How are GUIDs generated in C#?
The algorithm is documented here: http://en.wikipedia.org/wiki/Globally_Unique_Identifier
A Guid is made up of 5 groups of Hexadecimal (0-9, A-F) characters.
An empty Guid has all of these set to 0.
These are random, and supposably non-repeatable on generation.
A .Net System.Guid
is just a 128-bit integer (16 bytes). Numbers and letters have nothing to do with it. You can use the ToString() method to see various "human-readable" versions of a Guid, which include numbers 0-9 and letters A-F (representing hex values), but that's all up to you how you want to output it.
The RFC here might shed some light on GUIDs for you. It does not answer your specific C# question.
A Guid is a unique number that has billions of permutations and is made up of a mixture of hexadecimal and numbers in groups. And it is generated based on the different factors, such as time, windows version, system resources such as hard disks, motherboards, devices and so on. A Guid is guaranteed to be unique. (Thanks ck!) I have not seen an instance where you do
Guid g = new Guid.NewGuid();Guid g = Guid.NewGuid(); /* Thanks Dave! */
where g
will have the same value in successive runs.
It is more commonly used for mutexes, an example would be to create a single instance of an application and by using a mutex with a guid guarantees the lifetime of the instance of the application.
Even, in some instances, it is used in the database but the method of using it is frowned upon.
Hope this helps, Best regards, Tom.
There are also other forms of GUID besides "random 16 bytes", as mentioned in the RFC. Some Microsoft products (SQL Server for instance) can optionally generate these "sequential GUIDs" which are based on a combination of "MAC address of first network card in the system + ever-increasing counter based on system time".
These "sequential GUIDs" have the nice property of always appending new records to the "end" of a database table when used as a database primary key with a clustered index.
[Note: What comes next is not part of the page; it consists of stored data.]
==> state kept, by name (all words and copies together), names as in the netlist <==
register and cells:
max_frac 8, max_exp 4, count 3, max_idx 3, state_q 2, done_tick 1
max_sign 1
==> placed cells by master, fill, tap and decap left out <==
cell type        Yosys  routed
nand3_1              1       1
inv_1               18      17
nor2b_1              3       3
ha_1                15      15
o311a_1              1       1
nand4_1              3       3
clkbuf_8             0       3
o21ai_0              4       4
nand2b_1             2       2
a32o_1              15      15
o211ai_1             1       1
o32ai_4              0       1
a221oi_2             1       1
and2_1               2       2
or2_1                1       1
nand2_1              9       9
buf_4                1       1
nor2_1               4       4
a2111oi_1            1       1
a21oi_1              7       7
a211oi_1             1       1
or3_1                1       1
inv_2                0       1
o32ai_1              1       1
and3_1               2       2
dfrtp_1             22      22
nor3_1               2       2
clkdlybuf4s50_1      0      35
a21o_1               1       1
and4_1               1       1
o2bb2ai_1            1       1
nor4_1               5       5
## config.mk

```make
export PLATFORM = sky130hd
export DESIGN_NAME = audio_cue_arbiter
export DESIGN_NICKNAME = d
export VERILOG_FILES = /design/src/rtl/audio_pkg.sv /design/src/rtl/audio_prio_enc.sv /design/src/rtl/audio_cue_arbiter.sv
export SDC_FILE = /design/constraint.sdc
export NUM_CORES = 1
export LEC_CHECK = 0
export ABC_AREA = 1
export CORE_MARGIN = 5
export CORE_UTILIZATION = 40
export CTS_CLUSTER_SIZE = 40
export DETAILED_ROUTE_END_ITERATION = 8
export SLEW_MARGIN = 20
export SYNTH_ARGS = -nofsm -noshare
export SYNTH_HDL_FRONTEND = slang
export SYNTH_SLANG_ARGS = --single-unit
```

## constraint.sdc

```tcl
create_clock -name clk -period 2 [get_ports clk]
set_clock_uncertainty 0.05 [all_clocks]
set_input_delay 0.2 -clock clk [delete_from_list [all_inputs] [get_ports clk]]
set_output_delay 0.2 -clock clk [all_outputs]
set_load 0.01 [all_outputs]
```

## src/rtl/audio_pkg.sv

```systemverilog
// Shared state type, cue width and named cue ids used by the game FSM, the cue arbiter and
// the audio player.
package audio_pkg;

   localparam int unsigned CUE_W = 3;

   typedef enum logic [1:0] {
      StIdle,
      StPlay,
      StGap
   } arb_state_e;

   localparam logic [CUE_W-1:0] CueSilence  = 3'd0;
   localparam logic [CUE_W-1:0] CueCoin     = 3'd1;
   localparam logic [CUE_W-1:0] CueJump     = 3'd2;
   localparam logic [CUE_W-1:0] CueHit      = 3'd3;
   localparam logic [CUE_W-1:0] CueLevelUp  = 3'd4;
   localparam logic [CUE_W-1:0] CuePowerUp  = 3'd5;
   localparam logic [CUE_W-1:0] CueGameOver = 3'd6;
   localparam logic [CUE_W-1:0] CueVictory  = 3'd7;

   function automatic int unsigned max_u(input int unsigned a, input int unsigned b);
      return (a > b) ? a : b;
   endfunction

endpackage

```

## src/rtl/audio_prio_enc.sv

```systemverilog
// Combinational priority encoder: reports whether any request bit is set and the index of the
// highest set bit.
module audio_prio_enc #(
   parameter int unsigned NREQ = 4,
   parameter int unsigned IDW  = (NREQ > 1) ? $clog2(NREQ) : 1
) (
   input  logic [NREQ-1:0] req,
   output logic            valid,
   output logic [IDW-1:0]  idx
);

   always_comb begin
      valid = 1'b0;
      idx   = '0;
      // Ascending scan so the highest set index is the last one written.
      for (int unsigned i = 0; i < NREQ; i++) begin
         if (req[i]) begin
            valid = 1'b1;
            idx   = IDW'(i);
         end
      end
   end

endmodule

```

## src/rtl/audio_cue_arbiter.sv

```systemverilog
// Arbitrates one-shot audio cue requests onto a single player: highest index wins, top index
// may preempt, and a silent gap is enforced between cues.
module audio_cue_arbiter
   import audio_pkg::*;
#(
   parameter int unsigned NREQ           = 4,
   parameter int unsigned GAP_CYCLES     = 1000000,
   parameter int unsigned TIMEOUT_CYCLES = 400000000,
   parameter int unsigned IDW            = (NREQ > 1) ? $clog2(NREQ) : 1
) (
   input  logic                  clk,
   input  logic                  rst,
   input  logic [NREQ-1:0]       req,
   input  logic [CUE_W*NREQ-1:0] cue,
   input  logic                  seq_end,
   output logic                  audio_enable,
   output logic [CUE_W-1:0]      audio_select,
   output logic [NREQ-1:0]       grant,
   output logic [IDW-1:0]        active_id,
   output logic                  busy,
   output logic                  timeout
);

   localparam int unsigned CNT_W = $clog2(max_u(GAP_CYCLES, TIMEOUT_CYCLES) + 1);

   arb_state_e       state_q, state_d;
   logic [NREQ-1:0]  pend_q, pend_d;
   logic [CUE_W-1:0] cue_q [NREQ];
   logic [CUE_W-1:0] cue_d [NREQ];
   logic [CNT_W-1:0] cnt_q, cnt_d;

   logic             en_d, busy_d, to_d;
   logic [CUE_W-1:0] sel_d;
   logic [NREQ-1:0]  grant_d;
   logic [IDW-1:0]   id_d;

   logic             win_valid;
   logic [IDW-1:0]   win_idx;

   audio_prio_enc #(
      .NREQ (NREQ),
      .IDW  (IDW)
   ) u_prio_enc (
      .req   (pend_q),
      .valid (win_valid),
      .idx   (win_idx)
   );

   always_comb begin
      state_d = state_q;
      pend_d  = pend_q;
      cue_d   = cue_q;
      en_d    = audio_enable;
      sel_d   = audio_select;
      id_d    = active_id;
      grant_d = '0;
      to_d    = 1'b0;

      unique case (state_q)
         StIdle: begin
            if (win_valid) begin
               pend_d[win_idx]  = 1'b0;
               grant_d[win_idx] = 1'b1;
               sel_d            = cue_q[win_idx];
               id_d             = win_idx;
               en_d             = 1'b1;
               state_d          = StPlay;
            end
         end
         StPlay: begin
            // seq_end outranks preemption so a finishing cue counts as completed.
            if (seq_end) begin
               en_d    = 1'b0;
               state_d = StGap;
            end else if (cnt_q == CNT_W'(TIMEOUT_CYCLES - 1)) begin
               en_d    = 1'b0;
               to_d    = 1'b1;
               state_d = StGap;
            end else if (pend_q[NREQ-1] && (active_id != IDW'(NREQ - 1))) begin
               en_d    = 1'b0;
               state_d = StGap;
            end
         end
         StGap: begin
            if (cnt_q >= CNT_W'(GAP_CYCLES - 1)) begin
               state_d = StIdle;
            end
         end
         default: state_d = StIdle;
      endcase

      // New requests are applied after the grant clear so a colliding request stays pending.
      for (int unsigned i = 0; i < NREQ; i++) begin
         if (req[i]) begin
            pend_d[i] = 1'b1;
            cue_d[i]  = cue[CUE_W*i +: CUE_W];
         end
      end

      busy_d = (state_d != StIdle);

      if ((state_d != state_q) || (state_q == StIdle)) begin
         cnt_d = '0;
      end else if (cnt_q != {CNT_W{1'b1}}) begin
         cnt_d = cnt_q + CNT_W'(1);
      end else begin
         cnt_d = cnt_q;
      end
   end

   always_ff @(posedge clk or negedge rst) begin
      if (!rst) begin
         state_q      <= StIdle;
         pend_q       <= '0;
         cnt_q        <= '0;
         audio_enable <= 1'b0;
         audio_select <= '0;
         grant        <= '0;
         active_id    <= '0;
         busy         <= 1'b0;
         timeout      <= 1'b0;
         for (int unsigned i = 0; i < NREQ; i++) begin
            cue_q[i] <= '0;
         end
      end else begin
         state_q      <= state_d;
         pend_q       <= pend_d;
         cnt_q        <= cnt_d;
         audio_enable <= en_d;
         audio_select <= sel_d;
         grant        <= grant_d;
         active_id    <= id_d;
         busy         <= busy_d;
         timeout      <= to_d;
         for (int unsigned i = 0; i < NREQ; i++) begin
            cue_q[i] <= cue_d[i];
         end
      end
   end

endmodule

```

==> metrics.md <==
| Metric | Value |
|---|---|
| IO Port Bufs | 30 |
| Yosys top cell area share | between 40 and 50% |
| DRC errors left | 0 |
| Fill count | between 800 and 900 |
| Kind of start point of the critical path | flip-flop |
| Avg WL per Cell | about 14 microns |
| Drt first pass iters | 8 |
| Post-layout minimum cycle time | 1.85 ns |
| Vias | about 3300 |
| Critical path class | flip-flop to flip-flop |
| Status | complete, no violations |
| Min-Delay Path Class | primary input to asynchronous set/reset pin |
| Global-route wire length before repair | 15800 microns |
| Setup Total Neg Slack | 0 ns |
| Mapped Area | roughly 3500 sq um |
| Num rows | 34 |
| Crit end category | flip-flop |
| Iter 0 DRT Violations | approximately 190 |
| Syn_nets | approximately 530 |
| Actual slew at the worst max-slew pin | between 0.3 and 0.4 ns |
| N_diodes | 0 |
| Max_cap viols | 0 |
| Die width | between 100 and 150 microns |
| Max Clk Rate | about 540 MHz |
| Final RePlAce weighted congestion | 1.01 |
| Most frequent cell after synthesis | nand2_1 |
| Vias/cell | between 4 and 5 |
| Initial Util | approximately two fifths |
| Clock Path Buffers | 2 |
| Die Ht | just over 100 microns |
| Max-slew headroom | around 75% |
| Clk slew on worst S/H paths | ~0.080 ns |
| Total grt overflow | 0 |
| Worst EP required | about 2.2 ns |
| Slew Limit Fails | 0 |
| Area added between synthesis and finish | 21.7% |
| Crit path max-delay family | simple AND/OR/NAND/NOR gates |
| Largest net degree at the start of global routing | 60 |
| Endpoints failing setup | 0 |
| # nets final | 577 |
| Num ports | 31 |
| CTS tree | done |
| Post-synth EDFFs | 0 |
| Design area | about 4300 sq um |
| Critical path cell sequence | nand2_1, nor3_2, nand2_1, nor2_1, nand3_1, nand3_2, nand2_4, buf_12, nand2_1, nand2_1 |
| Top cell by count, worst path | nand2_1 |
| Top cells by count, synth | 175 x nand2_1, 76 x inv_1, 75 x nor2_1 |
| Synthesis-stage register bit count | just under 60 |
| Dpl hpwl | 7200 microns |
| Root Driver | clkbuf_8 |
| Largest cells by area after synthesis | dfrtp_1 42%, nand2_1 19%, inv_1 8.1% |
| PwrDens | approximately 860 nW/um^2 |
| Seq/Total Area, Yosys | 42.2% |
| Postcts setup bufs | 0 |
| Gr usage total | between 10% and 20% |
| Core area | 8640 sq um |
| Syn Inst Count | ~500 |
| Async S/R FF share, synth | 100% |
| Yosys cell types | 29 |
| Antenna Violating Nets Remaining | 0 |
| Wirelength, routed | approximately 9500 microns |
| Worst-path maximum fanout | 26 |
| Synth Warn # | 0 |
| Vias in the first global route | 3285 |
| Worst Path Buf+Inv | 1 |
| Layout cells sized above 1 | 9.25% |
| Initial antenna violation count | 0 |
| LEAKAGE | about 2.3 nW |
| Critical Path AT | ~2 ns |
| Worst-skew pair later-pin latency | 0.35 ns |
| RSZ-0062 raised after global routing | no |
| Final hold vios | 0 |
| Slowest stage cell, crit path | dfrtp_1 |
| Number of CTS-inserted buffers | 9 |
| Worst vdd ir | ~0.00072 V |
| Dominant cell type by area after synthesis | dfrtp_1 |
| Register area | ~1500 sq um |
| Syn avg cell area | 6.92 sq um |
| Dpl cell area | slightly above 4000 sq um |
| Most used DFF post-synth | dfrtp_1 |
| CTS sink count | 59 |
| CP peak stage delay | roughly 0.43 ns |
| Multi-input logic area | 1710 sq um |
| DIE AREA | between 10000 and 15000 sq um |
| Fin crit share | ~93% |
| Clock H-tree levels | 3 |
$ cat src/rtl/aim65_tty_rx.sv
// aim65_tty_rx: 8N1 serial receiver for the AIM-65 TTY line, with receive FIFO.
// Optional macro TTY_RX_MAJORITY_EN enables 2-of-3 majority sampling at every sample point.
// Ports: cpu_clk, reset_n (async, active-low), serial_in (async line), baud_div;
//        rx_data/rx_valid/rx_ready (FWFT pop), fifo_count; sticky framing_err/overrun_err with err_clr; busy.
module aim65_tty_rx #(
  parameter int FIFO_DEPTH = 16,
  parameter int DIV_WIDTH  = 16
) (
  input  logic                          cpu_clk,
  input  logic                          reset_n,
  input  logic                          serial_in,
  input  logic [DIV_WIDTH-1:0]          baud_div,
  output logic [7:0]                    rx_data,
  output logic                          rx_valid,
  input  logic                          rx_ready,
  output logic [$clog2(FIFO_DEPTH):0]   fifo_count,
  output logic                          framing_err,
  output logic                          overrun_err,
  input  logic                          err_clr,
  output logic                          busy
);

  localparam int AW = $clog2(FIFO_DEPTH);
  localparam int CW = AW + 1;

  typedef enum logic [2:0] {
    IDLE, START, DATA, STOP, BREAK
  } state_t;

  state_t               state_q, state_d;
  logic                 sync1_q, sync2_q, edge_q;
  logic [DIV_WIDTH-1:0] cnt_q, cnt_d;
  logic [DIV_WIDTH-1:0] div_q, div_d;
  logic [2:0]           bit_q, bit_d;
  logic [7:0]           shift_q, shift_d;
  logic                 ferr_q, ovr_q;
  logic [AW-1:0]        wptr_q, rptr_q;
  logic [CW-1:0]        count_q, count_d;
  logic [7:0]           mem [FIFO_DEPTH];

  logic s_in, cnt_zero, smp, sval, push, ferr_set;
  logic pop, full, wr, ovr_set, in_frame;

  assign s_in     = sync2_q;
  assign cnt_zero = (cnt_q == '0);
  assign in_frame = (state_q == START) || (state_q == DATA) ||
                    (state_q == STOP);

`ifdef TTY_RX_MAJORITY_EN
  // Samples at cnt=1 and cnt=0 are held; the vote closes one cycle later.
  logic m1_q, m0_q, pend_q;

  always_ff @(posedge cpu_clk or negedge reset_n) begin
    if (!reset_n) begin
      m1_q   <= 1'b1;
      m0_q   <= 1'b1;
      pend_q <= 1'b0;
    end else begin
      if (cnt_q == DIV_WIDTH'(1)) m1_q <= s_in;
      if (cnt_zero)               m0_q <= s_in;
      pend_q <= in_frame && cnt_zero;
    end
  end

  assign smp  = pend_q;
  assign sval = (m1_q & m0_q) | (m1_q & s_in) | (m0_q & s_in);
`else
  assign smp  = cnt_zero;
  assign sval = s_in;
`endif

  always_comb begin
    state_d  = state_q;
    cnt_d    = cnt_q;
    div_d    = div_q;
    bit_d    = bit_q;
    shift_d  = shift_q;
    push     = 1'b0;
    ferr_set = 1'b0;
    // Free-running bit timer: reload a full period on every expiry.
    if (in_frame)
      cnt_d = cnt_zero ? div_q - 1'b1 : cnt_q - 1'b1;
    unique case (state_q)
      IDLE: begin
        if (edge_q && !s_in) begin
          state_d = START;
          div_d   = baud_div;
          cnt_d   = (baud_div >> 1) - 1'b1;
        end
      end
      START: begin
        if (smp) begin
          state_d = sval ? IDLE : DATA;
          bit_d   = 3'd0;
        end
      end
      DATA: begin
        if (smp) begin
          shift_d[bit_q] = sval;
          if (bit_q == 3'd7) state_d = STOP;
          else               bit_d   = bit_q + 3'd1;
        end
      end
      STOP: begin
        if (smp) begin
          if (sval) begin
            push    = 1'b1;
            state_d = IDLE;
          end else begin
            ferr_set = 1'b1;
            state_d  = BREAK;
          end
        end
      end
      BREAK: begin
        if (s_in) state_d = IDLE;
      end
      default: state_d = IDLE;
    endcase
  end

  // Pop is resolved first, so a full FIFO still takes a byte when popped.
  assign pop     = rx_valid && rx_ready;
  assign full    = (count_q == CW'(FIFO_DEPTH));
  assign wr      = push && (!full || pop);
  assign ovr_set = push && full && !pop;

  always_comb begin
    count_d = count_q;
    if (wr && !pop)      count_d = count_q + 1'b1;
    else if (!wr && pop) count_d = count_q - 1'b1;
  end

  always_ff @(posedge cpu_clk or negedge reset_n) begin
    if (!reset_n) begin
      state_q <= IDLE;
      sync1_q <= 1'b1;
      sync2_q <= 1'b1;
      edge_q  <= 1'b1;
      cnt_q   <= '0;
      div_q   <= '0;
      bit_q   <= 3'd0;
      shift_q <= 8'h00;
      ferr_q  <= 1'b0;
      ovr_q   <= 1'b0;
      wptr_q  <= '0;
      rptr_q  <= '0;
      count_q <= '0;
    end else begin
      state_q <= state_d;
      sync1_q <= serial_in;
      sync2_q <= sync1_q;
      edge_q  <= sync2_q;
      cnt_q   <= cnt_d;
      div_q   <= div_d;
      bit_q   <= bit_d;
      shift_q <= shift_d;
      ferr_q  <= ferr_set ? 1'b1 : (err_clr ? 1'b0 : ferr_q);
      ovr_q   <= ovr_set  ? 1'b1 : (err_clr ? 1'b0 : ovr_q);
      if (wr)  wptr_q <= wptr_q + 1'b1;
      if (pop) rptr_q <= rptr_q + 1'b1;
      count_q <= count_d;
    end
  end

  always_ff @(posedge cpu_clk) begin
    if (wr) mem[wptr_q] <= shift_q;
  end

  assign rx_valid    = (count_q != '0);
  assign rx_data     = rx_valid ? mem[rptr_q] : 8'h00;
  assign fifo_count  = count_q;
  assign framing_err = ferr_q;
  assign overrun_err = ovr_q;
  assign busy        = (state_q != IDLE);

endmodule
This helps prevent database index fragmentation and page splits.
If random GUIDs are used as database primary keys with clustered indexes, new records will be inserted randomly in the "middle" of a table from a physical allocation standpoint, which leads to index fragmentation and partially-full database pages over time.
Using sequential GUIDs still allows you to generate GUIDs independently on multiple systems and be confident there will not be any collisions (a property that you do not get using sequential integers as primary keys without allocating "ranges" or different seeds and increments to each system, which is an administrative nightmare in large distributed applications).
There is a really good article here that describeds how GUIDs are generated, and in particular why a substring of a guid is not guarenteed to be unique.
Basiclly a GUID is generated using a combination of
- The MAC address of the machine used to generate the GUID (so GUIDs generated on different machines are unique unless MAC addresses are re-used)
- Timestamp (so GUIDs generated at different times on the same machine are unique)
- Extra "emergency uniquifier bits" (these are used to ensure that GUIDs generated at nearly exactly the same time on the same machine are unique)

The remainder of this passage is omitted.